As we headed into the kitchen, Aaron took Dana's hand. Philip saw it and turned to me, so I put my hands in my pockets.

Rumor had it that Maddy was off with Jacques, some sort of scheduling crisis she had to help him figure out. For a camp that appeared to have no set schedule, she sure spent a lot of time helping him plan things.

The rest of us watched as Walter rolled the dough into nine long snake-like strands. Then, grasping three strands at a time, he braided them together perfectly. “I wish you could've done my hair like that,” I told him. “That would've looked good when I was Frau Schmidt.”

Once all the loaves were braided, Walter showed us how to paint the bread with egg wash and sprinkle on poppy seeds.
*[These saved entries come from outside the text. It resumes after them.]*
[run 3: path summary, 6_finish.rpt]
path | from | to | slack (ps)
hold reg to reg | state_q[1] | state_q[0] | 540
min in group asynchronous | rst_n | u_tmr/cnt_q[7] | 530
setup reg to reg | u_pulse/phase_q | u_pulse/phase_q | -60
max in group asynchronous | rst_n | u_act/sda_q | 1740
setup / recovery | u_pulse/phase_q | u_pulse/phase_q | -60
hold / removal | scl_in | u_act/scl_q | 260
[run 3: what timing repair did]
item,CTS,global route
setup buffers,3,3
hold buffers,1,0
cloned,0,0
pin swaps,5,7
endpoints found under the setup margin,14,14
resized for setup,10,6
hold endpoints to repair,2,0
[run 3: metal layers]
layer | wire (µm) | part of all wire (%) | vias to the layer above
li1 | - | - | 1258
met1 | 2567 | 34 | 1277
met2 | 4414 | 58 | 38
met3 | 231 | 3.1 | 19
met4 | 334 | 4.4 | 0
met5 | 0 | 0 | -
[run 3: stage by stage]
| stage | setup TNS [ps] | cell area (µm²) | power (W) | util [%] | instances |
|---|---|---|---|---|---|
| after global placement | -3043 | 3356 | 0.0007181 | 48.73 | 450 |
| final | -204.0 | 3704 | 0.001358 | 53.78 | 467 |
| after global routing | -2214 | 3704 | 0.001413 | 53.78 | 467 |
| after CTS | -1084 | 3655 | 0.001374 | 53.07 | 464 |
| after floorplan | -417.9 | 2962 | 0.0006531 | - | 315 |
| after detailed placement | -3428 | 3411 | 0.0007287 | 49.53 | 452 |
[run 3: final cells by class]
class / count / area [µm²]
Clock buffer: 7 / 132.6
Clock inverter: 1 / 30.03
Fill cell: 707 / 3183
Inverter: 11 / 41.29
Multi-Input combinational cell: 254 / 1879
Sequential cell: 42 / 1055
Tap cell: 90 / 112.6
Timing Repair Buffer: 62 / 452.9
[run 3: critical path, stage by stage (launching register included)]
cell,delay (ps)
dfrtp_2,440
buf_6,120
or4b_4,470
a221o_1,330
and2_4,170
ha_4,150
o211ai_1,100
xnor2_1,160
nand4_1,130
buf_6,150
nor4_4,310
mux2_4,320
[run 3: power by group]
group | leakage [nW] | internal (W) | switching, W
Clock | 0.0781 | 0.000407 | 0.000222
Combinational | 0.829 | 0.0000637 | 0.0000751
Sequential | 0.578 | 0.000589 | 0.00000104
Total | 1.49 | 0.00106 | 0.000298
### config.mk
export PLATFORM = sky130hd
export DESIGN_NAME = radix16_mac
export DESIGN_NICKNAME = d
export VERILOG_FILES = /design/src/rtl/r16_pkg.sv /design/src/rtl/r16_digit_mul.sv /design/src/rtl/r16_acc_next.sv /design/src/rtl/r16_seq.sv /design/src/rtl/radix16_mac.sv
export SDC_FILE = /design/constraint.sdc
export NUM_CORES = 1
export LEC_CHECK = 0
export BUFFER_PORTS_ARGS = -buffer_cell sky130_fd_sc_hd__buf_2
export CAP_MARGIN = 15
export CORE_MARGIN = 8
export CORE_UTILIZATION = 53
export CTS_CLUSTER_DIAMETER = 100
export CTS_CLUSTER_SIZE = 8
export DETAILED_ROUTE_END_ITERATION = 8
export PLACE_DENSITY = 0.72
export SLEW_MARGIN = 20
export SYNTH_ARGS = -nofsm -noshare
export SYNTH_HDL_FRONTEND = slang
export SYNTH_HIERARCHICAL = 1
export SYNTH_SLANG_ARGS = --single-unit
### constraint.sdc
create_clock -name clk -period 11.2 [get_ports clk]
set_input_delay 0 -clock clk [delete_from_list [all_inputs] [get_ports clk]]
set_output_delay 0 -clock clk [all_outputs]
set_load 0.02 [all_outputs]
### src/rtl/r16_pkg.sv
package r16_pkg;
  typedef enum logic {
    RUN_IDLE = 1'b0,
    RUN_BUSY = 1'b1
  } run_state_e;

  // extend a narrow value to a wider field, optionally copying its sign
  function automatic logic [23:0] widen16to24(input logic [15:0] v, input logic sgn);
    widen16to24 = {{8{sgn & v[15]}}, v};
  endfunction
endpackage

### src/rtl/r16_digit_mul.sv
module r16_digit_mul #(
  parameter int DIGIT_W = 4,
  parameter int MCAND_W = 24,
  localparam int PP_W = DIGIT_W + MCAND_W
) (
  input  logic [DIGIT_W-1:0] digit,
  input  logic               digit_signed,
  input  logic [MCAND_W-1:0] mcand,
  input  logic               mcand_signed,
  output logic [PP_W-1:0]    pp
);
  logic signed [DIGIT_W:0] d_ext;
  logic signed [MCAND_W:0] m_ext;
  logic signed [PP_W-1:0]  prod;

  always_comb begin
    d_ext = {digit_signed & digit[DIGIT_W-1], digit};
    m_ext = {mcand_signed & mcand[MCAND_W-1], mcand};
    // low PP_W bits of the product are exact modulo 2**PP_W
    prod  = PP_W'(d_ext) * PP_W'(m_ext);
    pp    = prod;
  end
endmodule

### src/rtl/r16_acc_next.sv
module r16_acc_next #(
  parameter int DIGIT_W = 4,
  parameter int HALF_W  = 24,
  localparam int PP_W  = DIGIT_W + HALF_W,
  localparam int ACC_W = 2 * HALF_W
) (
  input  logic [HALF_W-1:0]        upper,
  input  logic [HALF_W-DIGIT_W-1:0] lower_keep,
  input  logic [PP_W-1:0]          pp,
  input  logic                     signed_mode,
  output logic [ACC_W-1:0]         acc_nxt
);
  logic [PP_W-1:0] upper_ext;
  logic [PP_W-1:0] sum;

  always_comb begin
    upper_ext = {{DIGIT_W{signed_mode & upper[HALF_W-1]}}, upper};
    sum       = upper_ext + pp;
    acc_nxt   = {sum, lower_keep};
  end
endmodule

### src/rtl/r16_seq.sv
module r16_seq
  import r16_pkg::*;
#(
  parameter int STEPS = 4,
  localparam int CNT_W = (STEPS > 1) ? $clog2(STEPS) : 1
) (
  input  logic clk,
  input  logic rst_n,
  input  logic load,
  input  logic step,
  output logic busy,
  output logic done,
  output logic last,
  output logic advance
);
  run_state_e state_q, state_d;
  logic [CNT_W-1:0] cnt_q, cnt_d;
  logic done_q, done_d;

  always_comb begin
    last    = (cnt_q == CNT_W'(STEPS - 1));
    advance = (state_q == RUN_BUSY) & step & ~load;
    state_d = state_q;
    cnt_d   = cnt_q;
    done_d  = 1'b0;
    if (load) begin
      state_d = RUN_BUSY;
      cnt_d   = '0;
    end else if (advance) begin
      if (last) begin
        state_d = RUN_IDLE;
        cnt_d   = '0;
        done_d  = 1'b1;
      end else begin
        cnt_d = cnt_q + CNT_W'(1);
      end
    end
  end

  always_ff @(posedge clk or negedge rst_n) begin
    if (!rst_n) begin
      state_q <= RUN_IDLE;
      cnt_q   <= '0;
      done_q  <= 1'b0;
    end else begin
      state_q <= state_d;
      cnt_q   <= cnt_d;
      done_q  <= done_d;
    end
  end

  assign busy = (state_q == RUN_BUSY);
  assign done = done_q;
endmodule

### src/rtl/radix16_mac.sv
module radix16_mac
  import r16_pkg::*;
#(
  parameter int DIGIT_W = 4,
  parameter int MPLR_W  = 16,
  parameter int MCAND_W = 24,
  localparam int HALF_W = MCAND_W,
  localparam int ACC_W  = 2 * MCAND_W,
  localparam int PP_W   = DIGIT_W + MCAND_W,
  localparam int STEPS  = MPLR_W / DIGIT_W
) (
  input  logic               clk,
  input  logic               rst_n,
  input  logic               load_i,
  input  logic               signed_i,
  input  logic [MPLR_W-1:0]  mplr_i,
  input  logic [MCAND_W-1:0] mcand_i,
  input  logic               step_i,
  output logic [ACC_W-1:0]   acc_o,
  output logic               busy_o,
  output logic               done_o
);
  logic [ACC_W-1:0] acc_q, acc_d, acc_step, acc_load;
  logic             mode_q, mode_d;
  logic             last, advance;
  logic [PP_W-1:0]  pp;
  logic [HALF_W-1:0] mplr_ext;

  r16_seq #(.STEPS(STEPS)) u_seq (
    .clk    (clk),
    .rst_n  (rst_n),
    .load   (load_i),
    .step   (step_i),
    .busy   (busy_o),
    .done   (done_o),
    .last   (last),
    .advance(advance)
  );

  r16_digit_mul #(.DIGIT_W(DIGIT_W), .MCAND_W(MCAND_W)) u_mul (
    .digit       (acc_q[DIGIT_W-1:0]),
    .digit_signed(mode_q & last),
    .mcand       (mcand_i),
    .mcand_signed(mode_q),
    .pp          (pp)
  );

  r16_acc_next #(.DIGIT_W(DIGIT_W), .HALF_W(HALF_W)) u_next (
    .upper      (acc_q[ACC_W-1:HALF_W]),
    .lower_keep (acc_q[HALF_W-1:DIGIT_W]),
    .pp         (pp),
    .signed_mode(mode_q),
    .acc_nxt    (acc_step)
  );

  generate
    if (HALF_W > MPLR_W) begin : g_ext
      assign mplr_ext = {{(HALF_W-MPLR_W){signed_i & mplr_i[MPLR_W-1]}}, mplr_i};
    end else begin : g_noext
      assign mplr_ext = mplr_i[HALF_W-1:0];
    end
  endgenerate

  always_comb begin
    acc_load = {{HALF_W{1'b0}}, mplr_ext};
    acc_d    = acc_q;
    mode_d   = mode_q;
    if (load_i) begin
      acc_d  = acc_load;
      mode_d = signed_i;
    end else if (advance) begin
      acc_d  = acc_step;
    end
  end

  always_ff @(posedge clk or negedge rst_n) begin
    if (!rst_n) begin
      acc_q  <= '0;
      mode_q <= 1'b0;
    end else begin
      acc_q  <= acc_d;
      mode_q <= mode_d;
    end
  end

  assign acc_o = acc_q;
endmodule

==> impl_metrics.csv <==
group,metric,value,unit
die,dieWidth,140,µm
logic_synthesis,synth-seq-area-share,0.164,
detailed_routing,num_vias,6421,
die,design.core.area,15100,µm²
timing,max_slew_margin,0.320,
hold_path,min_path_type,"input port to flop",
placement,gp_congestion,0.889,
setup_path,critPathKind,"flop to flop",
setup_path,start_kind,"flop",
timing,worst_pin_slew,1020,ps
logic_synthesis,syn_area_per_cell,8.74,µm²
cts,postCtsSetupRepairBufs,0,
global_routing,grt_first_pass_wirelength,31600,µm
cts,cts_buffers,5,
finish,diodes,0,
logic_synthesis,syn-cell-area,8100,µm²
detailed_routing,drtIter0Drc,290,
cts,cts_sinks,53,
placement,place_inst,1169,
die,die_area,19500,µm²
timing,min_period,7150,ps
finish,final_area,8870,µm²
logic_synthesis,syn_inst,927,
timing,finalClockSkew,5.71,ps
die,rows,45,
finish,drive_gt1_frac,0.134,
timing,final.period_utilization,0.638,
timing,finalSetupViolations,0,
global_routing,grt_pass1_vias,6671,
timing,hold_ws,8.60,ps
setup_path,cp.arrival,7300,ps
global_routing,grt_use_met1,0.235,
logic_synthesis,ys_warn_count,6,
global_routing,grt_remaining_overflow,0,
cts,clk_pin_slew,70,ps
finish,layout.nets,1204,
finish,filler_cell_count,1399,
placement,dpl_cell_area,8530,µm²
outcome,status,"complete, no violations",
global_routing,grt_max_degree,65,
setup_path,cp-end-kind,"flop",
logic_synthesis,synth_nets,1125,
placement,place_ws,4070,ps
finish,fin_cells,1195,
logic_synthesis,synthFlopType,"dfrtp_1",
logic_synthesis,synth_edf_count,0,
global_routing,top_usage_layer,"met2",
timing,rsz0062_at_grt,"no",
setup_path,crit_required,11350,ps
cts,insertion_delay,290,ps
cts,cts_tree,"done",
global_routing,global_route.usage.met2,0.356,
finish,syn2layout_area_growth,9.45,%
cts,cts_max_level,2,
timing,fmaxAchievable,0.140,GHz
die,dieHeight,140,µm
flow_run,max-cap-violations,0,
cts,cts_root_buf,"clkbuf_16",
power_and_ir_drop,ir_worst_vdd,0.101,mV
power_and_ir_drop,pwr_density_cell,177,nW/µm²
setup_path,cp_max_fo,28,
cts,clockBufferDepth,2,
logic_synthesis,ys_seq_elements,53,
placement,port_buffers,94,
timing,setup_slack,4050,ps
timing,tns,0,ps
detailed_routing,antenna_left,0,
die,start_util,0.537,
global_routing,grt_usage,0.192,
timing,slew_violations,0,
global_routing,gr-usage-met3,0.0284,
logic_synthesis,synthArstFlopShare,1.00,
timing,final_hold_viol_count,0,
detailed_routing,drcViolationCount,0,
global_routing,antenna_found_initial,0,
detailed_routing,viasPerCell,5.37,
detailed_routing,wl_per_cell,15.1,µm
detailed_routing,wl,18100,µm
detailed_routing,drt_first_pass_iters,6,
cts,post_cts_resized,0,
die,pin_count,95,
power_and_ir_drop,power_leakage,0.00462,µW
logic_synthesis,yosysUniqueCellTypes,58,
placement,dp_hpwl,14300,µm
Yosys cell counts, types with 6 or more instances:
| cell | count | area share |
|---|---|---|
| dfrtp_1 | 53 | 0.16 |
| xor2_1 | 18 | 0.019 |
| nor2_1 | 76 | 0.035 |
| a21o_1 | 20 | 0.019 |
| buf_4 | 21 | 0.019 |
| mux2i_1 | 50 | 0.062 |
| a21oi_1 | 50 | 0.031 |
| inv_1 | 139 | 0.064 |
| nand3_1 | 7 | 0.0043 |
| ha_1 | 80 | 0.12 |
| o21a_1 | 8 | 0.0074 |
| and3_1 | 9 | 0.0069 |
| and2_1 | 95 | 0.073 |
| clkbuf_1 | 14 | 0.0065 |
| nor3_1 | 6 | 0.0037 |
| nand2b_1 | 6 | 0.0046 |
| nand2_1 | 56 | 0.026 |
| o21ai_0 | 40 | 0.025 |
| fa_1 | 73 | 0.18 |
| xnor2_1 | 32 | 0.035 |
stage by stage:
| step | total power [µW] | util |
|---|---|---|
| after CTS | 1570 | 0.588 |
| final | 1570 | 0.588 |
| after floorplan | 1150 | - |
| after detailed placement | 1400 | 0.565 |
| after global placement | 1380 | 0.565 |
| after global routing | 1730 | 0.588 |
layout by cell type (no fill, tap or decap), drive strengths merged, types with 21 or more instances in the layout:
master / synthesis / layout
xnor2: 32 / 32
buf: 30 / 98
mux2i: 50 / 50
nand2: 56 / 56
dfrtp: 53 / 53
nor2: 76 / 76
fa: 73 / 73
o21ai: 43 / 43
and2: 95 / 95
ha: 80 / 80
a21oi: 54 / 54
inv: 139 / 139
a21o: 21 / 21
power breakdown:
group	total, µW	switching, µW	internal [µW]
Combinational	1130	660	468
Clock	164	69.1	94.9
Sequential	275	45.9	229
Total	1570	775	792
final timing paths:
check,start,to,slack (ps),cells after the start
max,acc_o[3]$_DFFE_PN0P_,acc_o[45]$_DFFE_PN0P_,4050,25
min,step_i,u_seq/cnt_q[1]$_DFFE_PN0P_,9,3
max reg2reg,acc_o[3]$_DFFE_PN0P_,acc_o[45]$_DFFE_PN0P_,4050,25
min reg2reg,acc_o[28]$_DFFE_PN0P_,acc_o[28]$_DFFE_PN0P_,560,2
max in group asynchronous,rst_n,acc_o[6]$_DFFE_PN0P_,10360,3
min in group asynchronous,rst_n,acc_o[31]$_DFFE_PN0P_,360,3
critical path, cell delays in order (launching register included):
cell	delay (ps)
dfrtp_1	850
nand2_1	730
or2_2	540
fa_1	500
fa_1	430
fa_1	530
inv_1	60
ha_1	260
a21o_1	190
nand4_1	120
a21oi_1	130
o32ai_2	450
o211ai_1	130
o211ai_1	130
xnor2_1	90
ha_1	370
nand2_1	110
nor2_1	230
nand2_1	80
o21ai_0	150
a31oi_4	80
o221ai_2	240
mux2i_1	210
o221ai_1	120
mux2i_1	170
nor2_1	60
layer usage:
metal,vias to the layer above,part of all wire
met5,-,0
met4,0,0.013
met3,18,0.032
met2,112,0.52
met1,3113,0.44
li1,3178,-
sequential cells by signal (all words and copies together), names as in the netlist:
| register | cells |
|---|---|
| acc_o | 48 |
| u_seq/cnt_q | 2 |
| mode_q | 1 |
| u_seq/busy | 1 |
| u_seq/done | 1 |
final cells by class:
class / count / area, µm² / share of cell area
repair buffers: 116 / 681 / 0.0768
multi-input cells: 691 / 5950 / 0.671
well taps: 188 / 235 / 0.0265
inverters: 139 / 522 / 0.0588
clock inverters: 1 / 5.00 / 0.000564
clock buffers: 7 / 153 / 0.0172
flip-flops and latches: 53 / 1330 / 0.150
cell families after synthesis:
logic type | after synthesis | synth area share
buf+inv | 183 | 0.103
simple gates | 272 | 0.169
mux | 52 | 0.0646
flops | 53 | 0.164
xor+xnor | 50 | 0.0541
compound gates | 164 | 0.141
fa+ha+maj | 153 | 0.304
repair_timing:
item	in CTS	in global routing
endpoints found under the hold margin	70	0
hold buffers	18	0
setup endpoints to repair	0	0
Note: power is estimated with default switching activity, not from simulation.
This was all a new experience for me, as I was never really exposed much to baking. My mother barely liked to cook and mostly stuck with broiling things. Her repertoire later expanded when the microwave revolutionized the kitchen and she is the only person I know who
makes tuna salad in a Cuisinart, which makes it, let me tell you, very smooth.

Betty Gilbert had returned to the kitchen only to resume peering at us over the top of her book.

“Could use your help here,” I said, trying to sound annoyed.

“Oh, all right,” she groaned, putting down the book. “I need a brush.”

“You can share mine,” I said, and she snatched it away from me.

Betty acted like the whole thing was a chore, but she didn't fool anyone. Mitzvah accomplished.

After the bread was painted and seeded, it was ready to go back into the oven, which meant more free time for my bunkmates and me. Aaron suggested swimming, but for the same reasons I'd skipped Arlene Stein's Bat Mitzvah party, I did not want to go.

“No, thanks,” I said.

“Wanna do something else?” Philip asked.

“Yes, go do something with Philip,” Dana urged me. “You'll have fun.”

I wanted to say no to him, but it had been interesting exploring upstairs and it was uncomfortable standing around in the kitchen once everyone else left.

“Okay, there is something I want to do,” I said. “I want to know what's in that closet under the steps.”

Philip smiled. “Cool.”

The door was locked, but the wood around it was so rotted it didn't take much for Philip to pry it off. He-man that he was, Philip proudly turned to me and flexed his muscles, but his biceps just sort of flat-lined. We gasped as the door popped open, not so much because we were amazed, but because so much dust flew out into our faces. Philip took off his baseball cap and attempted to wave it away.

“This is like my grandparents' store,” I said.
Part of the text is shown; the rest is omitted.